Printer Friendly
The Free Library
4,484,974 articles and books
Member login
User name  
Password 
 
Join us Forgot password?

Low turnout in Algerian elections


Supporters of Algeria's president lost seats but kept a large majority in parliament, according to Friday's results from elections marked by record low turnout despite appeals for voters to cast a ballot against terrorism.

Interior Minister Noureddine Yazid Zerhouni said the low participation rate in Thursday's election _ 35.7 percent of 18.7 million eligible voters _ showed that parties were out of touch with the people.

"It is perhaps the proof that the Algerian citizen expects the political class to adapt itself more concretely and more convincingly to the evolutions and transformations within Algerian society during the last few years," he said.

Joblessness, housing shortages and other social ills plague this North African nation of 33 million, despite its natural gas and oil wealth. The country has focused for 15 years on defeating an Islamic insurgency.

Just five weeks before the election, a double suicide bombing killed 30.

Al-Qaida in North Africa, a group formed from the remnants of Algeria's Islamic insurgency, claimed responsibility for the blast.
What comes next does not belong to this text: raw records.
--- src/hdl/tt_pkg.sv ---
package tt_pkg;

   localparam int TT_INDEX_BITS = 16;

   localparam int CSR_INDEX_W = 4;
   localparam int THRESH_W    = 15;

   localparam logic [CSR_INDEX_W-1:0] CSR_MATE = CSR_INDEX_W'(0);
   localparam logic [CSR_INDEX_W-1:0] CSR_WIN  = CSR_INDEX_W'(1);

   localparam logic [THRESH_W-1:0] MATE_RESET = THRESH_W'(9000);
   localparam logic [THRESH_W-1:0] WIN_RESET  = THRESH_W'(10000);

   localparam logic [2:0] KIND_PROBE = 3'd0;
   localparam logic [2:0] KIND_UPPER = 3'd1;
   localparam logic [2:0] KIND_LOWER = 3'd2;
   localparam logic [2:0] KIND_EXACT = 3'd3;
   localparam logic [2:0] KIND_SWEEP = 3'd4;

   localparam logic [1:0] BOUND_NONE  = 2'd0;
   localparam logic [1:0] BOUND_UPPER = 2'd1;
   localparam logic [1:0] BOUND_LOWER = 2'd2;
   localparam logic [1:0] BOUND_EXACT = 2'd3;

   localparam int FLAG_W   = 3;
   localparam int FLAG_CUR = 2;

   typedef struct packed {
      logic [2:0]         kind;
      logic [7:0]         search_depth;
      logic [7:0]         ply_from_root;
      logic signed [15:0] window_low;
      logic signed [15:0] window_high;
      logic signed [15:0] score_in;
      logic [15:0]        move_in;
      logic               side;
      logic [31:0]        position_key;
      logic [63:0]        position_lock;
   } item_type;

   typedef struct packed {
      logic [63:0]        lock;
      logic [7:0]         depth;
      logic [15:0]        move;
      logic signed [15:0] score;
      logic               score_ok;
   } entry_type;

   localparam int ENTRY_W = $bits(entry_type);

   typedef struct packed {
      logic               hit;
      logic               score_valid;
      logic signed [15:0] score_out;
      logic [15:0]        move_out;
      logic               stored;
   } result_type;

   typedef struct packed {
      result_type         res;
      logic               data_we;
      logic               flags_we;
      logic [FLAG_W-1:0]  flags;
      entry_type          wdata;
   } eval_type;

   typedef enum logic [2:0] {
      ST_CLEAR,
      ST_IDLE,
      ST_EXEC,
      ST_SWEEP,
      ST_SWEEP_END
   } state_type;

endpackage

--- src/hdl/tt_eval.sv ---
module tt_eval import tt_pkg::*; (
   input  item_type            item,
   input  entry_type           entry,
   input  logic [FLAG_W-1:0]   flags,
   input  logic [THRESH_W-1:0] mate_threshold,
   input  logic [THRESH_W-1:0] win_threshold,
   output eval_type            ev
);

   logic signed [17:0] s;
   logic signed [17:0] mate;
   logic signed [17:0] win;
   logic signed [17:0] ply;
   logic signed [17:0] lo;
   logic signed [17:0] hi;
   logic signed [17:0] adj;
   logic               probe_ok;
   logic               hit;
   logic               skip;
   logic               st_ok;
   logic signed [17:0] st_s;
   logic [1:0]         bound;

   always_comb begin
      s     = 18'(entry.score);
      mate  = {3'b000, mate_threshold};
      win   = {3'b000, win_threshold};
      ply   = {10'd0, item.ply_from_root};
      lo    = 18'(item.window_low);
      hi    = 18'(item.window_high);
      bound = flags[1:0];
      hit   = (entry.lock == item.position_lock) && (bound != BOUND_NONE);

      // probe: mate scores pass with ply correction, others need depth and bound test
      adj      = s;
      probe_ok = 1'b0;
      if (s > mate) begin
         adj      = s - ply;
         probe_ok = 1'b1;
      end else if (s < -mate) begin
         adj      = s + ply;
         probe_ok = 1'b1;
      end else if (entry.depth >= item.search_depth) begin
         case (bound)
            BOUND_UPPER: probe_ok = (s <= lo);
            BOUND_LOWER: probe_ok = (s >= hi);
            default:     probe_ok = 1'b1;
         endcase
      end

      // store: depth-preferred replacement, range checks, mate distance from node
      skip  = flags[FLAG_CUR] && (entry.depth > item.search_depth);
      st_s  = 18'(item.score_in);
      st_ok = 1'b1;
      case (item.kind)
         KIND_UPPER: begin
            if (st_s > mate || st_s < -win) begin
               st_ok = 1'b0;
            end else if (st_s < -mate) begin
               st_s = st_s - ply;
            end
         end
         KIND_LOWER: begin
            if (st_s > win || st_s < -mate) begin
               st_ok = 1'b0;
            end else if (st_s > mate) begin
               st_s = st_s + ply;
            end
         end
         default: begin
            if (st_s > win || st_s < -win) begin
               st_ok = 1'b0;
            end else if (st_s > mate) begin
               st_s = st_s + ply;
            end else if (st_s < -mate) begin
               st_s = st_s - ply;
            end
         end
      endcase
      if (st_s > 18'sd32767 || st_s < -18'sd32768) begin
         st_ok = 1'b0;
      end

      ev                = '0;
      ev.wdata.lock     = item.position_lock;
      ev.wdata.depth    = item.search_depth;
      ev.wdata.move     = item.move_in;
      ev.wdata.score    = st_ok ? st_s[15:0] : 16'sd0;
      ev.wdata.score_ok = st_ok;

      case (item.kind)
         KIND_PROBE: begin
            ev.res.hit         = hit;
            ev.res.move_out    = hit ? entry.move : 16'd0;
            ev.res.score_valid = hit && entry.score_ok && probe_ok;
            ev.res.score_out   = ev.res.score_valid ? adj[15:0] : 16'sd0;
            ev.flags_we        = hit;
            ev.flags           = {1'b1, bound};
         end
         KIND_UPPER, KIND_LOWER, KIND_EXACT: begin
            ev.res.stored = !skip;
            ev.data_we    = !skip;
            ev.flags_we   = !skip;
            ev.flags      = {1'b1, item.kind[1:0]};
         end
         default: begin
            ev.res = '0;
         end
      endcase
   end

endmodule

--- config.mk ---
export PLATFORM = sky130hd
export DESIGN_NAME = tt_eval
export DESIGN_NICKNAME = d
export VERILOG_FILES = /design/src/hdl/tt_pkg.sv /design/src/hdl/tt_eval.sv
export SDC_FILE = /design/constraint.sdc
export NUM_CORES = 1
export LEC_CHECK = 0
export ABC_AREA = 1
export BUFFER_PORTS_ARGS = -buffer_cell sky130_fd_sc_hd__buf_2
export CORE_AREA = 2 2 181 183
export DETAILED_ROUTE_END_ITERATION = 10
export DIE_AREA = 0 0 183 185
export PLACE_DENSITY = 0.66
export SYNTH_ARGS = -nofsm -noshare
export SYNTH_HDL_FRONTEND = slang
export SYNTH_SLANG_ARGS = --single-unit
--- constraint.sdc ---
create_clock -name vclk -period 5.5
set_input_delay 0.275 -clock vclk [all_inputs]
set_output_delay 0.275 -clock vclk [all_outputs]
set_load 0.1 [all_outputs]
==> metrics.txt, run 1 <==
Synth warnings=0; Die Ht=185 um; most used cell, CP=nand2_1; I/O Buffers=398; die area=roughly 0.034 mm2; crit path buf inv count=4; Synth Net Count=2,119; wire length per cell=17.5 um; Post-Route Utilization=0.348; DR iter-0 viols=around 730; vias in the first global route=10,800; Max VDD drop=0.0851 mV; first-pass GRT wire length=59,800 um; Avg Cell Area, Syn=5.76 um2; Total Wirelength=slightly above 40,000 um; minimum clock period=5.02 ns; unrepaired setup endpoints after global routing=no; post-synthesis instance total=between 1,500 and 2,000; total number of vias=11,600; slowest CP cell=buf_2; gpl congestion=1.03; Tcrit/Tclk final=0.913; critical path type=in -> out; Worst Hold Margin=0.550 ns; post-DP HPWL=between 30,000 and 40,000 um; CP top delay family=simple AND/OR/NAND/NOR gates; max_cap viols=0; global route total overflow=0; hold_buf cts=0; Worst-Margin Slew=0.826 ns; CP startpoint kind=input pin; Final Net Count=2,410; I/O Pins=463; Slew Viols, Final=0; core area=0.0320 mm2; Setup TNS Final=0 ns; Layout clock buffers=0; Final WS setup=0.477 ns; maximum clock frequency=199 MHz; Hold Path Cell Cnt=0; Crit path required time=around 5.2 ns; Vias/cell=4.97; row count=66; commonest non-fill, non-tap cell in the layout=buf_2; initial core utilization=0.293; initial antenna violation count=14; FF+latch count=0; critical path depth=28; Setup-failing EPs final=0; Reg area=0 um2; Area Overhead vs Synth=19.0%; Layout Cells excl Fill=2,331; die width=183 um; DR pass1 iterations=5; slew margin rel.=0.445; antenna viol nets, final=0; most frequent cells in the layout=buf_2, nand2_1, inv_1; Unique masters post-synth=45; Post-Syn Area=0.00939 mm2; placed cell count=2,325; leakage power=6.73 nW; largest net degree at the start of global routing=30; dpl ws=0.461 ns; CP Max Fanout=16; PD cells=between 100 and 150 mW/mm2; final hold vios=0; Crit path arrival time=4.75 ns; layout cells sized above 1=0.240; Total Routing Usage GR=0.228; HP Class=in -> out; Max stage delay on crit path=0.44 ns; status=complete, no violations; sequential-to-total area share from yosys stat=0; Post-route DRC=0; Worst setup EP type=output pin
[metrics by stage]
stage | power (mW) | area [um2]
after floorplan | 0.981 | 9390
after global placement | 1.23 | 11100
after detailed placement | 1.25 | 11100
after CTS | 1.25 | 11100
after global routing | 1.38 | 11200
final | 1.26 | 11200
[area by class of cell]
type / count / area [um2]
Antenna cell: 6 / 15.0
Fill cell: 3600 / 20900
Inverter: 281 / 1050
Multi-Input combinational cell: 1225 / 7490
Tap cell: 408 / 510
Timing Repair Buffer: 411 / 2090
[routing by layer]
| metal | GRT usage | wire length, um |
|---|---|---|
| met4 | 0.0598 | 1330 |
| met5 | 0 | 36 |
| met3 | 0.0263 | 2820 |
| met1 | 0.291 | 17500 |
| met2 | 0.405 | 19000 |
[timing repair]
| item | CTS | global route |
|---|---|---|
| endpoints found under the hold margin | 0 | 0 |
| endpoints found under the setup margin | 0 | 2 |
| setup buffers | 0 | 0 |
| gates resized for setup | 0 | 2 |
[worst paths after layout]
| path | endpoint | startpoint | slack (ns) |
|---|---|---|---|
| min | ev[25] | item[105] | 0.55 |
| max | ev[4] | win_threshold[1] | 0.48 |
[synth_stat cells (all sizes together) (5+ instances only)]
library cell,number,area share
nand2,363,0.15
xor2,68,0.063
nor4,10,0.0067
buf,104,0.083
a21oi,135,0.076
o22ai,19,0.013
a31oi,7,0.0047
a211oi,5,0.0040
o21ai,69,0.037
nand4,27,0.018
o21bai,6,0.0048
ha,169,0.23
nor3,27,0.014
nor2,147,0.063
a221oi,7,0.0065
o211ai,9,0.0072
xnor2,7,0.0065
clkbuf,18,0.0072
or2,5,0.0033
inv,281,0.11
nand3,119,0.066
[kinds of logic (layout without fill, tap and decap cells)]
group                    after synthesis  after routing  synth area share
adder cells (fa/ha/maj)              173            173             0.234
other                                  0              6                 0
AND/OR/NAND/NOR                      705            705             0.328
buffers and inverters                403            692             0.202
XOR/XNOR                              75             75            0.0700
AO/OA/AOI/OAI                        272            272             0.166
[where the power goes]
group	internal, mW	switching, mW
sequential	0	0
combinational	0.356	0.902
clock	0.000000146	0
Power figures use the tool's default switching activity.
==> inputs of run 2 (changes only) <==
==> config.mk (replaced) <==
export PLATFORM = sky130hd
export DESIGN_NAME = tt_eval
export DESIGN_NICKNAME = d
export VERILOG_FILES = /design/src/hdl/tt_pkg.sv /design/src/hdl/tt_eval.sv
export SDC_FILE = /design/constraint.sdc
export NUM_CORES = 1
export LEC_CHECK = 0
export BUFFER_PORTS_ARGS = -buffer_cell sky130_fd_sc_hd__buf_2
export CORE_AREA = 2 2 178 180
export DETAILED_ROUTE_END_ITERATION = 10
export DIE_AREA = 0 0 180 182
export PLACE_DENSITY = 0.65
export SYNTH_ARGS = -nofsm -noshare
export SYNTH_HDL_FRONTEND = slang
export SYNTH_SLANG_ARGS = --single-unit
==> run 2 against run 1 <==
Effect of this change: non-clock buffer count increased by 7; area after synthesis shrank 8.7%; final cell count shrank 18%; worst hold slack about the same; die area decreased by 3.2%; critical endpoint is now ev[10]; flip-flop and latch count stayed put; via count is 13% lower; critical path depth fell by 8; cell area shrank 4.3%; first-iteration DRC count is 19% lower; routed wire length is 12% lower; worst setup slack lost 0.065 ns.
==> metrics.txt, run 2 <==
status=complete, no violations; post-cts gate resize count=0 (unchanged); Crit path required time=5.22 ns (about the same); largest net degree at the start of global routing=22 (-27%); Layout clock buffers=0 (unchanged); slew margin rel.=0.429 (-0.0158); vias in the first global route=9,849 (-8.8%); fin area=0.0107 mm2 (-4.3%); Die Ht=182 um (-1.6%); antenna viol nets, final=0 (unchanged); CP startpoint kind=input pin; FF+latch count=0 (unchanged); Worst-Margin Slew=0.851 ns (+0.0243 ns); placed cell count=1,910 (-18%); Worst Hold Margin=0.550 ns (-0.0000110 ns); Layout Cells excl Fill=1,915 (-18%); minimum clock period=5.09 ns (+0.0647 ns); Post-Syn Area=0.00857 mm2 (-8.7%); global route total overflow=0 (unchanged); I/O Pins=463 (unchanged); Max VDD drop=0.163 mV (+92%); I/O Buffers=398 (unchanged); post-synthesis instance total=1,213 (-25%); number of filler cells placed in the layout=3,326 (-7.6%); Synth warnings=0 (unchanged); Yosys top cell area share=0.247 (+0.0216); core area=0.0310 mm2 (-3.3%); commonest cells in the netlist=ha_1, inv_1, buf_4; maximum clock frequency=197 MHz (-1.3%); initial antenna violation count=4 (-10); commonest non-fill, non-tap cell in the layout=buf_2; DR iter-0 viols=591 (-19%); HP Class=in -> out; Setup TNS Final=0 ns (unchanged); hold_buf cts=0 (unchanged); gpl congestion=0.887 (-14%); setup bufs post-CTS=0 (unchanged); Total Wirelength=35,700 um (-12%); Area Overhead vs Synth=24.7%; sequential-to-total area share from yosys stat=0 (unchanged); Post-route DRC=0 (unchanged); post-DP HPWL=30,900 um (-12%); leakage power=5.51 nW (-18%); Final Net Count=2,001 (-17%); DR pass1 iterations=5 (unchanged); Crit path arrival time=4.81 ns (+0.06 ns); dpl ws=0.266 ns (-0.195 ns); most frequent cells in the layout=buf_2, ha_1, inv_1; Setup-failing EPs final=0 (unchanged); layout cells sized above 1=0.305 (+0.0651); initial core utilization=0.276 (-0.0165); unrepaired setup endpoints after global routing=no; Slew Viols, Final=0 (unchanged); top-count cell post-synth=ha_1; Total Routing Usage GR=0.204 (-0.0235); die width=180 um (-1.6%); Final WS setup=0.413 ns (-0.0647 ns); Reg area=0 um2 (unchanged); CP Max Fanout=16 (unchanged); max_cap viols=0 (unchanged); Vias/cell=5.25 (+5.5%); placed inst area=0.0107 mm2 (-4.3%); critical path type=in -> out; total number of vias=10,100 (-13%); wire length per cell=18.7 um (+6.8%); PD cells=109 mW/mm2 (-3.0%); Avg Cell Area, Syn=7.06 um2 (+22%); Pwr Total=1.17 mW (-7.2%); Unique masters post-synth=82 (+82%); final hold vios=0 (unchanged); die area=0.0328 mm2 (-3.2%); post-synth top area cell=ha_1; Post-Route Utilization=0.345 (-0.00360); first-pass GRT wire length=53,700 um (-10%); Synth Net Count=1,704 (-20%); Tcrit/Tclk final=0.925 (+0.0118); Worst setup EP type=output pin; row count=65 (-1.5%); synth top area cells=ha_1, buf_4, xnor2_1
==> run 2: changes by cell type after synthesis, moves of 17 or more <==
cell      previous run  this run
o21ai_0             68        43
and2_1               0        23
nand3_1            114        32
a21oi_1            125        87
nand2_1            348        51
nand2b_1             0        17
a21o_1               0        27
nor2_1             141        84
xor2_1              68        30
inv_1              276       137
xnor2_1              7        63
==> run 2: path summary, 6_finish.rpt <==
check,endpoint,start,slack [ns],depth (start not counted)
setup / recovery,ev[10],win_threshold[5],0.41,20
hold / removal,ev[28],item[108],0.55,0
==> run 2: cell type report <==
class | count | area, um2 | area share
Inverter | 137 | 514 | 0.0481
Antenna cell | 5 | 12.5 | 0.00117
Tap cell | 402 | 503 | 0.0471
Timing Repair Buffer | 418 | 2340 | 0.219
Multi-Input combinational cell | 953 | 7320 | 0.685
==> run 2: worst max-delay path: stages <==
cell and delay [ns]:
buf_2 0.11, nor4_1 0.35, nand2_1 0.17, nor4_2 0.23, nand2_1 0.17, nor4_1 0.28, ha_1 0.29, and4_1 0.21
a21oi_1 0.14, o21ai_0 0.09, a41o_1 0.22, or3_1 0.40, and3_1 0.23, and4_4 0.20, o32a_4 0.37, o311a_4 0.40
nor2_4 0.13, buf_12 0.17, a31oi_2 0.07, clkbuf_4 0.30
==> run 2: report_power, final <==
part | leakage, nW | internal [mW] | switching [mW]
Clock | 0.0000317 | 0.000000122 | 0
Combinational | 5.51 | 0.378 | 0.790
Sequential | 0 | 0 | 0
Total | 5.51 | 0.378 | 0.790
==> run 2: cells by family (layout without fill, tap and decap cells) <==
| family | after synthesis | count (layout) | synth area share |
|---|---|---|---|
| AOI/OAI and AO/OA | 299 | 299 | 0.240 |
| xor gates and xnor gates | 94 | 94 | 0.0970 |
| adders and majority gates | 173 | 173 | 0.256 |
| buffers and inverters | 260 | 555 | 0.155 |
| muxes | 18 | 18 | 0.0215 |
| other | 0 | 5 | 0 |
| and+or+nand+nor | 369 | 369 | 0.230 |
==> run 2: per-layer routing <==
metal	GRT usage	vias to the layer above	share of wire
met2	0.402	409	0.53
met4	0.0637	0	0.032
met5	0	-	0
li1	-	4887	-
met3	0.0174	54	0.049
met1	0.230	4704	0.39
A bombing in the eastern city of Constantine killed a police officer Wednesday, a day before the vote.

Government officials and parties had asked citizens to vote to protest violence by Islamic extremists, but the turnout was the lowest in a general election since Algeria did away with its single-party state in 1989.

President Abdelaziz Bouteflika was expected to revamp the government to reflect the election outcome. However, no date was given for any changes.

Many blamed weak parties and a rubber-stamp parliament combined with the strong presidency for the voter apathy.

"They don't have any prerogatives, they just approve laws and that's it," said Djamel Saidi, a 57-year-old shipping employee in the working class Algiers neighborhood of Bab el-Oued.

Saidi said he had voted for Bouteflika, 70, in the 2004 presidential election but had lost hope that lawmakers could resolve the country's problems.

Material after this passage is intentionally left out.